Beyond Traditional Benchmarks: Analyzing Behaviors of Open LLMs on Data-to-Text Generation
This work highlights a critical limitation in open LLMs for data-to-text generation, which is important for applications requiring accurate information extraction, though it is incremental in focusing on error analysis rather than solving the problem.
The study analyzed open large language models (LLMs) on data-to-text generation, finding that while they produce fluent text in zero-shot settings, over 80% of outputs contain semantic errors, as measured by human annotators and a GPT-4-based metric.

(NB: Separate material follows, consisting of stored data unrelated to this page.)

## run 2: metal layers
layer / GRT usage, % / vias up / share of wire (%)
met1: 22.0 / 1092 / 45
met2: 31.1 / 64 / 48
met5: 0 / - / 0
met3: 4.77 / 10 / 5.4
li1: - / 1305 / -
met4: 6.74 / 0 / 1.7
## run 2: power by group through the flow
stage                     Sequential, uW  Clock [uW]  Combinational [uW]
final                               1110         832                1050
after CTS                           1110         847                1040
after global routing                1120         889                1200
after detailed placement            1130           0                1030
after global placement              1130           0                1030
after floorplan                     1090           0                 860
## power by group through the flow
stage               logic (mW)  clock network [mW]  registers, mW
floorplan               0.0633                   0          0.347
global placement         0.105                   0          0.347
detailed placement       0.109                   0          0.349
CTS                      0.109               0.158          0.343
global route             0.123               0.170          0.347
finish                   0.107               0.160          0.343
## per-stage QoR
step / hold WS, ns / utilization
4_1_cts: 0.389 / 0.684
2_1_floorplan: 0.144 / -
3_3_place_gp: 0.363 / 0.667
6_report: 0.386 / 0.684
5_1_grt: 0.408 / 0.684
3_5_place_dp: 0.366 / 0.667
`src/rtl/frame_gen_pkg.sv`:
```
// frame_gen_pkg: shared constants, state encoding and length clamp for the test-frame generator
package frame_gen_pkg;
   localparam logic [15:0] ETHERTYPE_TEST = 16'h88B5;
   localparam int MIN_LEN = 60;
   localparam int MAX_LEN = 1514;
   localparam int BEAT_BYTES = 64;
   typedef enum logic [1:0] {IDLE, SEND, GAP} state_t;
   function automatic logic [10:0] clamp_len(input logic [10:0] len);
      return len < 11'(MIN_LEN) ? 11'(MIN_LEN) : len > 11'(MAX_LEN) ? 11'(MAX_LEN) : len;
   endfunction
endpackage

```
`src/rtl/frame_beat_builder.sv`:
```
// frame_beat_builder: combinational data/keep/last for one beat of a test frame
module frame_beat_builder
   import frame_gen_pkg::*;
#(
   parameter int DATA_WIDTH = 512
) (
   input  logic [4:0]              beat,
   input  logic [10:0]             len,
   input  logic [47:0]             dst_mac,
   input  logic [47:0]             src_mac,
   input  logic [63:0]             seq,
   input  logic [63:0]             ts,
   output logic [DATA_WIDTH-1:0]   data,
   output logic [DATA_WIDTH/8-1:0] keep,
   output logic                    last
);
   logic [239:0] hdr;
   assign hdr = {dst_mac, src_mac, ETHERTYPE_TEST, seq, ts};
   assign last = {6'd0, beat} == (len - 11'd1) >> 6;
   for (genvar i = 0; i < DATA_WIDTH / 8; i++) begin : g_byte
      logic [10:0] idx;
      assign idx = {beat, 6'(i)};
      assign keep[i] = idx < len;
      // header bytes only exist in beat 0; everything else is the byte index
      if (i < 30) begin : g_hdr
         assign data[8*i +: 8] = !keep[i] ? '0 : beat == '0 ? hdr[239-8*i -: 8] : idx[7:0];
      end else begin : g_pay
         assign data[8*i +: 8] = keep[i] ? idx[7:0] : '0;
      end
   end
endmodule

```
`src/rtl/frame_generator.sv`:
```
// frame_generator: AXIS test-frame source with sequence numbers, TX timestamps and sent counters
module frame_generator
   import frame_gen_pkg::*;
#(
   parameter int DATA_WIDTH = 512,
   parameter int ID_WIDTH = 3
) (
   input  logic                    clk,
   input  logic                    rst,
   output logic                    ready,
   input  logic                    start,
   input  logic                    stop,
   input  logic [10:0]             cfg_frame_len,
   input  logic [31:0]             cfg_frame_count,
   input  logic [15:0]             cfg_gap,
   input  logic [47:0]             cfg_dst_mac,
   input  logic [47:0]             cfg_src_mac,
   input  logic [ID_WIDTH-1:0]     cfg_id,
   output logic [127:0]            result,
   output logic [DATA_WIDTH-1:0]   axis_m_data,
   output logic [DATA_WIDTH/8-1:0] axis_m_keep,
   output logic                    axis_m_last,
   output logic [DATA_WIDTH/8-1:0] axis_m_user,
   output logic [ID_WIDTH-1:0]     axis_m_id,
   output logic                    axis_m_valid,
   input  logic                    axis_m_ready
);
   state_t state, state_nx;
   logic [10:0] len;
   logic [31:0] count;
   logic [15:0] gap, gap_cnt;
   logic [47:0] dst_mac, src_mac;
   logic [ID_WIDTH-1:0] id;
   logic [63:0] ts, ts_frame, frames, bytes_sent;
   logic [4:0] beat;
   logic ts_held, stop_pending, fire, eof, done;
   logic [DATA_WIDTH-1:0] beat_data;
   logic [DATA_WIDTH/8-1:0] beat_keep;
   logic beat_last;

   // frames doubles as the sequence number: both clear on start and step per frame
   frame_beat_builder #(.DATA_WIDTH(DATA_WIDTH)) u_builder (
      .beat    (beat),
      .len     (len),
      .dst_mac (dst_mac),
      .src_mac (src_mac),
      .seq     (frames),
      .ts      (ts_held ? ts_frame : ts),
      .data    (beat_data),
      .keep    (beat_keep),
      .last    (beat_last)
   );

   assign fire = state == SEND && axis_m_ready;
   assign eof = fire && beat_last;
   assign done = stop_pending || stop || (count != '0 && frames + 64'd1 == 64'(count));

   always_comb begin
      state_nx = state;
      ready = state == IDLE;
      axis_m_valid = state == SEND;
      axis_m_data = state == SEND ? beat_data : '0;
      axis_m_keep = state == SEND ? beat_keep : '0;
      axis_m_last = state == SEND && beat_last;
      axis_m_user = '0;
      axis_m_id = id;
      result = {frames, bytes_sent};
      if (state == IDLE && start) state_nx = SEND;
      else if (eof) state_nx = done ? IDLE : gap != '0 ? GAP : SEND;
      else if (state == GAP && (stop || gap_cnt == 16'd1)) state_nx = stop ? IDLE : SEND;
   end

   always_ff @(posedge clk or posedge rst) begin
      if (rst) begin
         state <= IDLE;
         ts <= '0;
         ts_frame <= '0;
         ts_held <= 1'b0;
         len <= 11'(MIN_LEN);
         count <= '0;
         gap <= '0;
         gap_cnt <= '0;
         dst_mac <= '0;
         src_mac <= '0;
         id <= '0;
         frames <= '0;
         bytes_sent <= '0;
         beat <= '0;
         stop_pending <= 1'b0;
      end else begin
         state <= state_nx;
         ts <= ts + 64'd1;
         if (state == IDLE && start) begin
            len <= clamp_len(cfg_frame_len);
            count <= cfg_frame_count;
            gap <= cfg_gap;
            dst_mac <= cfg_dst_mac;
            src_mac <= cfg_src_mac;
            id <= cfg_id;
            frames <= '0;
            bytes_sent <= '0;
            stop_pending <= 1'b0;
         end
         if (state == SEND) begin
            if (beat == '0 && !ts_held) begin
               ts_frame <= ts;
               ts_held <= 1'b1;
            end
            if (stop) stop_pending <= 1'b1;
            if (fire) beat <= beat_last ? '0 : beat + 5'd1;
            if (eof) begin
               frames <= frames + 64'd1;
               bytes_sent <= bytes_sent + 64'(len);
               ts_held <= 1'b0;
               gap_cnt <= gap;
            end
         end
         if (state == GAP) gap_cnt <= gap_cnt - 16'd1;
      end
   end
endmodule

```
`config.mk`:
```
export PLATFORM = sky130hd
export DESIGN_NAME = frame_generator
export DESIGN_NICKNAME = d
export VERILOG_FILES = /design/src/rtl/frame_gen_pkg.sv /design/src/rtl/frame_beat_builder.sv /design/src/rtl/frame_generator.sv
export SDC_FILE = /design/constraint.sdc
export NUM_CORES = 1
export LEC_CHECK = 0
export ABC_AREA = 1
export CAP_MARGIN = 15
export CORE_AREA = 4 4 363 365
export DETAILED_ROUTE_END_ITERATION = 6
export DIE_AREA = 0 0 367 369
export GPL_TIMING_DRIVEN = 0
export PLACE_DENSITY = 0.49
export SETUP_SLACK_MARGIN = 0.15
export SLEW_MARGIN = 0
export SYNTH_ARGS = -nofsm -noshare
export SYNTH_HDL_FRONTEND = slang
export SYNTH_SLANG_ARGS = --single-unit
```
`constraint.sdc`:
```
create_clock -name clk -period 14.11 [get_ports clk]
set_input_delay 2.1165 -clock clk [delete_from_list [all_inputs] [get_ports clk]]
set_output_delay 2.1165 -clock clk [all_outputs]
set_load 0.05 [all_outputs]
```
==> impl_metrics.toml <==
[status]
outcome = "completed"

[drt]
firstDrtPassIters = 7
drc = 0
drtIter0Drc = 2334
vias = 31290
wl_um = 167000
ant_nets = 0
wl_per_cell_um = 24.29
via_per_inst = 4.552

[pwr]
net-switching-power_mw = 6.703
p_sw_share_pct = 58.12
power_frac_clock_pct = 14.1
peakVddDrop_uv = 287.7
power_density_mw_per_mm2 = 276.4
p_int_mw = 4.831
leakage_nw = 18.47
power_frac_seq_pct = 15.1
combPwrFrac_pct = 70.8

[setup_path]
worstSetupPathType = "flop to output port"
crit_buf_inv = 8
crit_slowest_cell = "clkdlybuf4s50_1"
cp.required_ps = 11990
worst-path-max-fanout = 10
path_cells = "inv_1 > clkbuf_1 > buf_8 > ha_1 > nand4_1 > inv_2 > clkbuf_1 > clkbuf_1 > buf_8 > nand2_1 > a21oi_1 > clkdlybuf4s50_1"
max_stage_delay_ps = 900
worst_ep_arrival_time_ps = 7110
crit_top_cell = "clkbuf_1"
worstSetupEndpointType = "output port"
r2r_slack_ps = 9470
crit_family = "buffers and inverters"
startpoint_type = "flop"

[global_route]
grt_pass1_wl_um = 232800
grt_max_degree = 39
grt_overflow = 0
antenna_found_initial = 11
grt_use_total_pct = 23.67
grt_pass1_vias = 30950

[yosys]
ys_seq_area_share_pct = 38.29
synth_edf_count = 0
ys_warn_count = 0
syn_inst = 4123
synthFlopType = "dfrtp_1"
synthesis.area_sq_mm = 0.02870
ys_seq_elements = 439
synth.distinct_cells = 55
synthArstFlopShare_pct = 100.0
avgSynthCellArea_sq_um = 6.961

[clock_network]
cts_buffer_depth = 3
cts.sinks = 439
cts-resized-gates = 0
cts_hold_buf = 0
cts_setup_buffers = 0
h-tree-depth = 2
cts_inserted_buffers = 59
insertion_delay_ps = 660
cts-root-buf = "clkbuf_16"
path_clk_slew_ps = 60
tritoncts = "built"

[layout]
final_common_cell = "nand2_1"
nets = 5333
drive_above_1_share_pct = 9.110
final_cell_mix = "nand2_1 (1109), clkdlybuf4s50_1 (784), nor2_1 (535)"
syn_to_final_growth_pct = 45.39
fillCellCount = 14080

[sta]
setup_viol = 0
post-route-period-util_pct = 65.38
timing.hold.ws_ps = 466.1
drv_slew = 0
skew_ps = 30.38
rsz0062_at_grt = "false"
finalHoldViolCount = 0
clock.fmax_ghz = 0.1084
tightest_slew_ps = 1137
tns_ps = 0
min_period_ps = 9225
max-slew-margin-rel_pct = 23.94

[floorplanning]
initial_core_util_pct = 22.28
io_pins = 937
dieArea_sq_mm = 0.1354
core_sq_mm = 0.1288
die_h_um = 369
std_cell_rows = 132
die_x_um = 367

[placed_design]
hpwl_um = 138100
routabilityCongestion = 0.9530
io_buffers = 784

[min_path]
hold_path_class = "flop to flop"

[flow_run]
max-cap-violations = 0
-- cell families (layout without fill, tap and decap cells) --
family,after synthesis,after routing,synth area share (%)
AO/OA/AOI/OAI,575,575,10.82
adder cells (fa/ha/maj),27,27,1.203
buffers and inverters,868,1786,15.33
flip-flops,439,439,38.29
other,1,159,0.01307
AND/OR/NAND/NOR,2075,2075,29.94
XOR/XNOR,138,138,4.403
-- layout make-up --
type	instances	area (sq um)	area share [%]
Multi-Input combinational cell	2967	13880	33.27
Sequential cell	439	10990	26.34
Timing Repair Buffer	808	8277	19.84
Buffer	408	2674	6.408
Tap cell	1675	2096	5.023
Inverter	460	1733	4.153
Clock buffer	86	1729	4.144
Clock inverter	24	329.1	0.7886
Antenna cell	7	17.52	0.04198
-- power groups by stage --
stage / Sequential [mW] / Combinational [mW] / Clock (mW)
floorplan: 1.74 / 5.00 / 0
global placement: 1.76 / 8.19 / 0
detailed placement: 1.76 / 8.24 / 0
CTS: 1.74 / 8.27 / 1.66
global route: 1.77 / 8.58 / 1.71
finish: 1.74 / 8.17 / 1.62
-- Yosys cell counts, drive strengths merged, types with 2 or more instances --
cell / instances / share of area (%)
and2: 4 / 0.087
nor2: 551 / 7.5
o211ai: 2 / 0.052
a22o: 3 / 0.092
o21ai: 292 / 5.1
buf: 317 / 8.1
ha: 26 / 1.1
nand3b: 4 / 0.10
xor2: 121 / 3.7
a21oi: 182 / 3.2
o31ai: 21 / 0.55
a2111oi: 6 / 0.18
nor4: 28 / 0.61
a31oi: 4 / 0.087
clkbuf: 91 / 1.2
dfstp: 4 / 0.37
a21o: 3 / 0.078
nand2: 1115 / 15
clkinv: 4 / 0.052
a211oi: 20 / 0.52
nand4: 70 / 1.5
inv: 456 / 6.0
xnor2: 13 / 0.40
dfrtp: 435 / 38
nand3: 161 / 2.9
nor3: 131 / 2.3
or2: 5 / 0.11
or4: 3 / 0.078
xnor3: 4 / 0.31
a21boi: 2 / 0.092
o22ai: 37 / 0.81
-- metrics by stage --
stage	utilization [%]	worst slack, ps	area (sq um)	power, mW	instances
CTS	32.37	4705	41700	11.68	6866
detailed placement	30.77	5449	39640	9.998	6756
floorplan	-	6066	29270	6.737	4274
finish	32.39	4885	41730	11.53	6874
global placement	30.44	2061	39210	9.952	6733
global route	32.38	4633	41710	12.07	6869
-- sequential cells by signal, summed over array words and instances (netlist names), 3 cells and up --
| register | count |
|---|---|
| beat | 5 |
| src_mac | 48 |
| axis_m_id | 3 |
| gap_cnt | 16 |
| len | 11 |
| bytes_sent | 64 |
| count | 32 |
| ts_frame | 64 |
| gap | 16 |
| frames | 64 |
| ts | 64 |
| dst_mac | 48 |
-- metal layers --
| metal | wire, um | vias to the layer above | track usage, % | share of wire [%] |
|---|---|---|---|---|
| met5 | 0 | - | 0 | 0 |
| li1 | - | 14800 | - | - |
| met3 | 10910 | 176 | 4.880 | 6.5 |
| met2 | 81100 | 1153 | 40.83 | 49 |
| met4 | 4262 | 0 | 5.585 | 2.6 |
| met1 | 70720 | 15160 | 30.30 | 42 |
-- worst paths after layout --
path | startpoint | end | depth (start not counted)
max in group asynchronous | rst | axis_m_id[1] | 7
hold reg to reg | ts[59] | ts[59] | 1
setup / recovery | beat[0] | axis_m_data[191] | 12
hold / removal | ts[59] | ts[59] | 1
setup reg to reg | beat[0] | ts_frame[2] | 11
min in group asynchronous | rst | dst_mac[44] | 2
Note: power is estimated with default switching activity, not from simulation.
## src/rtl/display_pkg.sv

```systemverilog
// Shared definitions for the serial seven-segment display driver:
// scan FSM states, lit-high glyph codes and the shift word width.
package display_pkg;

  // Scan state machine states
  typedef enum logic [1:0] {
    IDLE  = 2'd0,
    LOAD  = 2'd1,
    SHIFT = 2'd2,
    LATCH = 2'd3
  } state_e;

  // Width of one shifted word: segment byte followed by digit-select byte
  localparam int WORD_W = 16;

  // Lit-high glyphs, bit order {dp,g,f,e,d,c,b,a}
  localparam logic [7:0] SEG_0     = 8'h3F;
  localparam logic [7:0] SEG_1     = 8'h06;
  localparam logic [7:0] SEG_2     = 8'h5B;
  localparam logic [7:0] SEG_3     = 8'h4F;
  localparam logic [7:0] SEG_4     = 8'h66;
  localparam logic [7:0] SEG_5     = 8'h6D;
  localparam logic [7:0] SEG_6     = 8'h7D;
  localparam logic [7:0] SEG_7     = 8'h07;
  localparam logic [7:0] SEG_8     = 8'h7F;
  localparam logic [7:0] SEG_9     = 8'h6F;
  localparam logic [7:0] SEG_MINUS = 8'h40;
  localparam logic [7:0] SEG_BLANK = 8'h00;

  // One-hot digit-select byte for a digit index (always active-high)
  function automatic logic [7:0] digit_select(input logic [2:0] idx);
    return 8'b0000_0001 << idx;
  endfunction

endpackage

```

## src/rtl/seg_decoder.sv

```systemverilog
// Combinational 4-bit code + decimal point to lit-high segment byte.
// Codes 0-9 are digits, 0xA is a minus sign, 0xB-0xF are blank.
module seg_decoder
  import display_pkg::*;
(
  input  logic [3:0] code,
  input  logic       dp,
  output logic [7:0] seg
);

  logic [7:0] glyph;

  // Look up the glyph and OR in the decimal point
  always_comb begin
    glyph = SEG_BLANK;
    case (code)
      4'h0:    glyph = SEG_0;
      4'h1:    glyph = SEG_1;
      4'h2:    glyph = SEG_2;
      4'h3:    glyph = SEG_3;
      4'h4:    glyph = SEG_4;
      4'h5:    glyph = SEG_5;
      4'h6:    glyph = SEG_6;
      4'h7:    glyph = SEG_7;
      4'h8:    glyph = SEG_8;
      4'h9:    glyph = SEG_9;
      4'hA:    glyph = SEG_MINUS;
      default: glyph = SEG_BLANK;
    endcase
    seg = glyph | {dp, 7'b000_0000};
  end

endmodule

```

## src/rtl/shift_display_driver.sv

```systemverilog
// Multiplexed seven-segment driver feeding a chain of two 595-style shift
// registers. Each digit sends a 16-bit word {segments, digit-select} MSB
// first on sclk/dio, then pulses rlck. Inputs are snapshotted once per frame.
// Optional feature macro: LEADING_ZERO_BLANK_EN (blank leading zero digits).
module shift_display_driver
  import display_pkg::*;
#(
  parameter int DIGITS         = 4,
  parameter int CLK_DIV        = 4,
  parameter int SEG_ACTIVE_LOW = 1
) (
  input  logic                  clk,
  input  logic                  clear_n,
  input  logic                  enable,
  input  logic [4*DIGITS-1:0]   bcd,
  input  logic [DIGITS-1:0]     dp,
  output logic                  sclk,
  output logic                  rlck,
  output logic                  dio,
  output logic                  frame_done
);

  localparam int               DIV_W    = (CLK_DIV > 1) ? $clog2(CLK_DIV) : 1;
  localparam logic [DIV_W-1:0] DIV_LAST = DIV_W'(CLK_DIV - 1);
  localparam logic [2:0]       IDX_LAST = 3'(DIGITS - 1);
  localparam logic [3:0]       BIT_LAST = 4'(WORD_W - 1);

  // Control state
  state_e           state_q, state_d;
  logic [2:0]       idx_q, idx_d;
  logic [DIV_W-1:0] div_q, div_d;
  logic             phase_q, phase_d;
  logic [3:0]       bit_q, bit_d;

  // Registered pin drivers
  logic sclk_q, sclk_d;
  logic rlck_q, rlck_d;
  logic dio_q, dio_d;
  logic fd_q, fd_d;

  // Datapath: frame snapshot and outgoing shift word
  logic [4*DIGITS-1:0] bcd_sh_q, bcd_sh_d;
  logic [DIGITS-1:0]   dp_sh_q, dp_sh_d;
  logic [WORD_W-1:0]   word_q, word_d;

  logic                snap_en;
  logic                half_end;
  logic [4*DIGITS-1:0] src_bcd;
  logic [DIGITS-1:0]   src_dp;
  logic [3:0]          cur_code;
  logic                cur_dp;
  logic                blank;
  logic [7:0]          seg_lit;
  logic [7:0]          seg_pol;
  logic [WORD_W-1:0]   word_load;

  // Last cycle of the current sclk / rlck half-period
  assign half_end = (div_q == DIV_LAST);

  // Digit 0 reads the live inputs (the snapshot is taken in that same LOAD);
  // later digits of the frame read the snapshot
  always_comb begin
    src_bcd  = (idx_q == 3'd0) ? bcd : bcd_sh_q;
    src_dp   = (idx_q == 3'd0) ? dp  : dp_sh_q;
    cur_code = 4'd0;
    cur_dp   = 1'b0;
    for (int i = 0; i < DIGITS; i++) begin
      if (idx_q == 3'(i)) begin
        cur_code = src_bcd[4*i +: 4];
        cur_dp   = src_dp[i];
      end
    end
  end

`ifdef LEADING_ZERO_BLANK_EN
  // Walk from the top digit down; a digit is blank while every digit above
  // and including it is zero with no dp. Digit 0 always shows.
  always_comb begin
    logic lead_zero;
    lead_zero = 1'b1;
    blank     = 1'b0;
    for (int i = DIGITS - 1; i >= 0; i--) begin
      if ((src_bcd[4*i +: 4] != 4'd0) || src_dp[i]) lead_zero = 1'b0;
      if ((idx_q == 3'(i)) && (i != 0)) blank = lead_zero;
    end
  end
`else
  assign blank = 1'b0;
`endif

  seg_decoder u_seg_decoder (
    .code (cur_code),
    .dp   (cur_dp),
    .seg  (seg_lit)
  );

  // Apply blanking and the module's segment polarity, then form the word
  always_comb begin
    seg_pol = blank ? SEG_BLANK : seg_lit;
    if (SEG_ACTIVE_LOW != 0) seg_pol = ~seg_pol;
    word_load = {seg_pol, digit_select(idx_q)};
  end

  // Next-state and counter logic for the scan FSM
  always_comb begin
    state_d = state_q;
    idx_d   = idx_q;
    div_d   = div_q;
    phase_d = phase_q;
    bit_d   = bit_q;
    snap_en = 1'b0;
    word_d  = word_q;
    case (state_q)
      IDLE: begin
        idx_d   = 3'd0;
        div_d   = '0;
        phase_d = 1'b0;
        bit_d   = 4'd0;
        if (enable) state_d = LOAD;
      end
      LOAD: begin
        snap_en = (idx_q == 3'd0);
        word_d  = word_load;
        div_d   = '0;
        phase_d = 1'b0;
        bit_d   = 4'd0;
        state_d = SHIFT;
      end
      SHIFT: begin
        if (half_end) begin
          div_d   = '0;
          phase_d = ~phase_q;
          if (phase_q) begin
            if (bit_q == BIT_LAST) begin
              state_d = LATCH;
            end else begin
              bit_d  = bit_q + 4'd1;
              word_d = {word_q[WORD_W-2:0], 1'b0};
            end
          end
        end else begin
          div_d = div_q + DIV_W'(1);
        end
      end
      LATCH: begin
        if (half_end) begin
          div_d   = '0;
          phase_d = ~phase_q;
          if (phase_q) begin
            if (!enable) begin
              idx_d   = 3'd0;
              state_d = IDLE;
            end else if (idx_q == IDX_LAST) begin
              idx_d   = 3'd0;
              state_d = LOAD;
            end else begin
              idx_d   = idx_q + 3'd1;
              state_d = LOAD;
            end
          end
        end else begin
          div_d = div_q + DIV_W'(1);
        end
      end
      default: state_d = IDLE;
    endcase
  end

  // Pin values per state: sclk low-then-high per bit with dio held for the
  // whole bit, rlck high-then-low during LATCH, frame_done on the final exit
  always_comb begin
    sclk_d = 1'b0;
    rlck_d = 1'b0;
    dio_d  = 1'b0;
    fd_d   = 1'b0;
    case (state_q)
      SHIFT: begin
        sclk_d = phase_q;
        dio_d  = word_q[WORD_W-1];
      end
      LATCH: begin
        rlck_d = ~phase_q;
        fd_d   = half_end & phase_q & enable & (idx_q == IDX_LAST);
      end
      default: ;
    endcase
  end

  // Snapshot mux for the frame shadow registers
  always_comb begin
    bcd_sh_d = snap_en ? bcd : bcd_sh_q;
    dp_sh_d  = snap_en ? dp  : dp_sh_q;
  end

  // Control and pin registers; clear_n returns everything to idle at once
  always_ff @(posedge clk or negedge clear_n) begin
    if (!clear_n) begin
      state_q <= IDLE;
      idx_q   <= 3'd0;
      div_q   <= '0;
      phase_q <= 1'b0;
      bit_q   <= 4'd0;
      sclk_q  <= 1'b0;
      rlck_q  <= 1'b0;
      dio_q   <= 1'b0;
      fd_q    <= 1'b0;
    end else begin
      state_q <= state_d;
      idx_q   <= idx_d;
      div_q   <= div_d;
      phase_q <= phase_d;
      bit_q   <= bit_d;
      sclk_q  <= sclk_d;
      rlck_q  <= rlck_d;
      dio_q   <= dio_d;
      fd_q    <= fd_d;
    end
  end

  // Data registers need no reset: each is written in LOAD before it is read
  always_ff @(posedge clk) begin
    bcd_sh_q <= bcd_sh_d;
    dp_sh_q  <= dp_sh_d;
    word_q   <= word_d;
  end

  assign sclk       = sclk_q;
  assign rlck       = rlck_q;
  assign dio        = dio_q;
  assign frame_done = fd_q;

endmodule

```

We analyze the behaviors of open large language models (LLMs) on the task of data-to-text (D2T) generation, i.e., generating coherent and relevant text from structured data. To avoid the issue of LLM training data contamination with standard benchmarks, we design Quintd - a tool for collecting novel structured data records from public APIs. We find that open LLMs (Llama 2, Mistral, and Zephyr) can generate fluent and coherent texts in zero-shot settings from data in common formats collected with Quintd. However, we show that the semantic accuracy of the outputs is a major issue: both according to human annotators and our reference-free metric based on GPT-4, more than 80% of the outputs of open LLMs contain at least one semantic error. We publicly release the code, data, and model outputs.